The two things I’ve found with C# that helped me the most:
First, don’t be afraid necessarily of allocations. C# memory allocations are very, very fast, so allocating an array on the fly can often be faster than making an enumerator. However, whether this will help depends a lot on how you’re using the results. The only pitfall I see is that, if you return a fixed size array (4), you’re going to have to check for edge cases in the routine that’s using your results.
Depending on how large your matrix of Squares is in your model, you may be better off doing 1 check up front to see if you’re on the edge, and if not, precomputing the full array and returning it. If you’re on an edge, you can handle those special cases separately (make a 1 or 2 element array as appropriate). This would put one larger statement in there, but that is often faster in my experience. If the model is large, I would avoid precomputing all of the neighbors. The overhead in the Squares may outweigh the benefits.

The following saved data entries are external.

module float_copro_dp(opcode, op0, op1, result);
   input  logic[10:0]        opcode;
   input  logic[31:0]        op0;
   input  logic[31:0]        op1;
   output logic[31:0]        result;
   always_comb
     begin
        result <= '0;
        case (opcode)
          11'd0:
            result <= op0 + op1;
          11'd1:
            result <= op0 - op1;
          11'd2:
            result <= op0 * op1;
        endcase
     end
endmodule
### ./run.sh
#!/bin/bash
# OpenROAD 26Q1-2900-gdf79404cd8, Yosys 0.63+post, stock flow scripts
make -C /OpenROAD-flow-scripts/flow DESIGN_CONFIG=/design/flow/config.mk WORK_HOME=/design/flow/orfs finish
### ./config.mk
export PLATFORM = sky130hd
export DESIGN_NAME = float_copro
export DESIGN_NICKNAME = float_copro
export VERILOG_FILES = /design/flow/design.v
export SDC_FILE = /design/flow/constraint.sdc
export NUM_CORES = 4
export LEC_CHECK = 1
export CORE_UTILIZATION = 40
### ./constraint.sdc
current_design float_copro

set clk_period 19.4
set clk_io_pct 0.2

create_clock -name clk0 -period $clk_period [get_ports {clk}]

set non_clock_inputs [all_inputs -no_clocks]
set_input_delay [expr $clk_period * $clk_io_pct] -clock clk0 $non_clock_inputs
set_output_delay [expr $clk_period * $clk_io_pct] -clock clk0 [all_outputs]
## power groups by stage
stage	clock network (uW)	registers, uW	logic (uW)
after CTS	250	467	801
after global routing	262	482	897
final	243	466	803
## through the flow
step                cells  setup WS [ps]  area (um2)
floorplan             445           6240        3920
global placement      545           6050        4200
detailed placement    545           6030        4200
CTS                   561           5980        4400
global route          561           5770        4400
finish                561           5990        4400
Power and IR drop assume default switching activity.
<file path="flow/design.v">
module example(input wire clk,output reg a,output reg tog,input fl,input start,input reset ,input B0,input B9,input B1,input B2,input B3,input B4,input B5,input B6,input B7,input B8,output leda,output ledb,output ledc,output ledd,output lede,output ledf,output ledg);
reg [9:0] number;
reg [28:0] delay1 ;
reg [5:0] tmp_hour, tmp_minute, tmp_second,counter; 
reg [5:0] f_hour, f_minute, f_second; 
reg [5:0] c_hour, c_minute, c_second; 
 reg [3:0] c_hour1,a_hour1; 
 reg [3:0] c_hour0,a_hour0;
 reg [3:0] c_min1,a_min1;
 reg [3:0] c_min0,a_min0;
 reg [3:0] c_sec1,a_sec1;
 reg [3:0] c_sec0,a_sec0;
reg [6:0] seg_data;
reg [3:0] cten,cunit;
reg  [5:0] tempdata;
integer take;
integer set;
integer count;
integer onetime;
integer datataken;
integer index;
integer finished;
initial begin
finished=0;
c_second=0;
timetemp=0;
timef=0;
set=0;
cunit=0;
cten=0;
take=0;
count=0;
onetime=0;
tempdata=0;
datataken=0;
tmp_hour=6'd0;
 tmp_minute=6'd0;
  tmp_second=6'd0;
  f_hour=6'd0;
 f_minute=6'd0;
  f_second=6'd0;
  counter=6'd0;
end
always@(posedge clk) begin
if(fl==1 && start==0)
begin
f_hour=5'd0;
 f_minute=5'd0;
  f_second=5'd0;
number[0]=B0;
number[1]=B1;
number[2]=B2;
number[3]=B3;
number[4]=B4;
number[5]=B5;
number[6]=B6;
number[7]=B7;
number[8]=B8;
number[9]=B9;
delay1=delay1+1;
if(delay1==27'b100000001011110000100000000)
begin
if(number==10'b0000000001)
begin
tempdata=5'd0;
  take=1;
end
if(number==10'b0000000010)
begin
tempdata=6'd1;
  take=1;
end
if(number==10'b0000000100)
begin
tempdata=6'd2;
  take=1;
end
if(number==10'b0000001000)
begin
tempdata=6'd3;
  take=1;
end
if(number==10'b0000010000)
begin
tempdata=6'd4;
  take=1;
end
if(number==10'b0000100000)
begin
tempdata=6'd5;
  take=1;
end
if(number==10'b0001000000)
begin
tempdata=6'd6;
  take=1;
  take=1;
end
if(number==10'b0010000000)
begin
tempdata=6'd7;
  take=1;
end
if(number==10'b0100000000)
begin
tempdata=6'd8;
  take=1;
end
if(number==10'b1000000000)
begin
tempdata=6'd9;
  take=1;
end
if(count==0 && take==1)
begin
a=!a;
  tmp_hour=tempdata;
   take=0;
count=1;
 tempdata=6'd0;
end
if(count==1 && take==1)
begin
a=!a;
  tmp_hour=tmp_hour*6'd10+tempdata;
 take=0;
 count=2;
  tempdata=6'd0;
end
if(count==2 && take==1)
begin
a=!a;
  tmp_minute=tempdata;
   take=0;
count=3;
 tempdata=6'd0;
end
if(count==3 && take==1)
begin
a=!a;
  tmp_minute=tmp_minute*6'd10+tempdata;
 take=0;
 count=4;
  tempdata=6'd0;
end
if(count==4 && take==1)
begin
a=!a;
  tmp_second=tempdata;
   take=0;
count=5;
 tempdata=6'd0;
end
if(count==5 && take==1)
begin
a=!a;
  tmp_second=tmp_second*6'd10+tempdata;
 take=0;
 count=6;
 tempdata=6'd0;
datataken=1;
end  
delay1=0;
end
end
if(start==1 && fl==0)
begin
delay1=delay1+1;
if(delay1==27'b101111101011110000100000000)
begin
c_second=tmp_second-f_second;
c_minute=tmp_minute-f_minute;
c_hour=tmp_hour-f_hour;
if(c_second==6'd0 && c_minute==6'd0 && c_hour==6'd0)
  begin
  a=!a;
  finished=1;
  end
f_second = f_second + 1;
 if(f_second >=59) begin 
 f_second = 0;
 f_minute=f_minute+1;
  if(f_minute>=59) 
 begin
 f_minute=0;
 f_hour=f_hour+1;
 end
 end
 delay1=0;
end
end
end
endmodule
</file>
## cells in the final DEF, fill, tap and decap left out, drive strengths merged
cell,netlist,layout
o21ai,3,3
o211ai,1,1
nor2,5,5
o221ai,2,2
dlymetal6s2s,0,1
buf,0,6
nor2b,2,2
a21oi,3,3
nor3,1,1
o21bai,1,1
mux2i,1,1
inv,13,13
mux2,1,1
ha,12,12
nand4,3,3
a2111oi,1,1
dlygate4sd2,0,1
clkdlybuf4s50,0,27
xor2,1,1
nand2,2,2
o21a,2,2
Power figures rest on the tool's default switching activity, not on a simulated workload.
==> /design/flow/design.v <==
module BarrelShifter_1 (
    input logic [7:0] in,
    input logic [2:0] amt,
    input logic lr,  
    output logic [7:0] out
);
    logic [7:0] out_right [4];
    logic [7:0] out_left [4];
    always_comb begin
        out_left[0] = in;
        out_right[0] = in;
    end
    genvar i;
    generate
        for(i = 1; i < 4; i=i+1) begin : right_logic
            assign out_right[i] = amt[i-1] ? {out_right[i-1][2**(i-1):0], out_right[i-1][7:2**(i-1)]} : out_right[i-1];
        end    
    endgenerate
    generate
        for(i = 1; i < 4; i++) begin : left_logic
            assign out_left[i] = amt[i-1] ?  {out_left[i-1][7-2**(i-1):0], out_left[i-1][7:7-2**(i-1)+1]} : out_left[i-1];
        end    
    endgenerate
    always_comb begin
        out = lr ? out_left[3] : out_right[3];
    end
endmodule
`./config.mk`:
```
export PLATFORM = sky130hd
export DESIGN_NAME = BinToBCD
export DESIGN_NICKNAME = BinToBCD
export VERILOG_FILES = /design/flow/design.v
export SDC_FILE = /design/flow/constraint.sdc
export NUM_CORES = 4
export LEC_CHECK = 1
export CORE_AREA = 10 10 105 105
export DIE_AREA = 0 0 115 115
export SYNTH_HDL_FRONTEND = slang
```
`./design.v`:
```
module BinToBCD (
    input logic clk,
    input logic rst,
    input logic start_op,
    input logic [13:0] bin,
    output logic [15:0] out_BCD,
    output logic done
);
    enum logic[1:0] {IDLE, OP, DONE} state_reg, next_state;
    logic[3:0] counter_reg, next_counter;
    logic [3:0] BCD_0_reg, next_BCD_0, BCD_1_reg, next_BCD_1, BCD_2_reg, next_BCD_2, BCD_3_reg, next_BCD_3;
    logic [3:0] next_BCD_0_temp, next_BCD_1_temp, next_BCD_2_temp, next_BCD_3_temp;
    assign out_BCD = {BCD_3_reg, BCD_2_reg, BCD_1_reg, BCD_0_reg};
    always_ff @(posedge clk, negedge rst) begin
        if(!rst) begin
            state_reg <= IDLE;
            counter_reg <= 4'd0;
            BCD_0_reg <= 4'd0;
            BCD_1_reg <= 4'd0;
            BCD_2_reg <= 4'd0;
            BCD_3_reg <= 4'd0;
        end
        else begin
            state_reg <= next_state;
            counter_reg <= next_counter;
            BCD_0_reg <= next_BCD_0;
            BCD_1_reg <= next_BCD_1;
            BCD_2_reg <= next_BCD_2;
            BCD_3_reg <= next_BCD_3;
        end
    end
    always_comb begin
        next_BCD_0 = BCD_0_reg;
        next_BCD_1 = BCD_1_reg;
        next_BCD_2 = BCD_2_reg;
        next_BCD_3 = BCD_3_reg;
        next_state = IDLE;
        next_counter = 4'h0;
        done = 1'b0;
        case (state_reg)
            IDLE : begin
                if(start_op) begin
                    next_state = OP;
                    next_BCD_0 = 4'h0;
                    next_BCD_1 = 4'h0;
                    next_BCD_2 = 4'h0;
                    next_BCD_3 = 4'h0;
                    next_state = OP;
                    next_counter = 4'd13;
                end
            end
            OP : begin
                if(counter_reg == 4'd0) next_state = DONE;
                else next_state = OP;
                next_counter = counter_reg - 1'b1;
                next_BCD_0_temp = (BCD_0_reg > 4'b0100) ? BCD_0_reg + 4'b0011 : BCD_0_reg;
                next_BCD_1_temp = (BCD_1_reg > 4'b0100) ? BCD_1_reg + 4'b0011 : BCD_1_reg;
                next_BCD_2_temp = (BCD_2_reg > 4'b0100) ? BCD_2_reg + 4'b0011 : BCD_2_reg;
                next_BCD_3_temp = (BCD_3_reg > 4'b0100) ? BCD_3_reg + 4'b0011 : BCD_3_reg; 
                next_BCD_0 = {next_BCD_0_temp[2:0], bin[counter_reg]};
                next_BCD_1 = {next_BCD_1_temp[2:0], next_BCD_0_temp[3]};
                next_BCD_2 = {next_BCD_2_temp[2:0], next_BCD_1_temp[3]};
                next_BCD_3 = {next_BCD_3_temp[2:0], next_BCD_2_temp[3]};
            end
            DONE : begin
                done = 1'b1;
            end
            default: begin
                next_state = IDLE;
            end
        endcase
    end
endmodule
```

In my experience, as well, preallocating and returning vs. using yield makes the JIT more likely to inline your function, which can make a big difference in speed. If you can take advantage of the IEnumerable results and you are not always using every returned element, that is better, but otherwise, precomputing may be faster.
The other thing to consider – I don’t know what information is saved in Square in your case, but if hte object is relatively small, and being used in a large matrix and iterated over many, many times, consider making it a struct. I had a routine similar to this (called hundreds of thousands or millions of times in a loop), and changing the class to a struct, in my case, sped up the routine by over 40%. This is assuming you’re using .net 3.5sp1, though, as the JIT does many more optimizations on structs in the latest release.
There are other potential pitfalls to switching to struct vs. class, of course, but it can have huge performance impacts.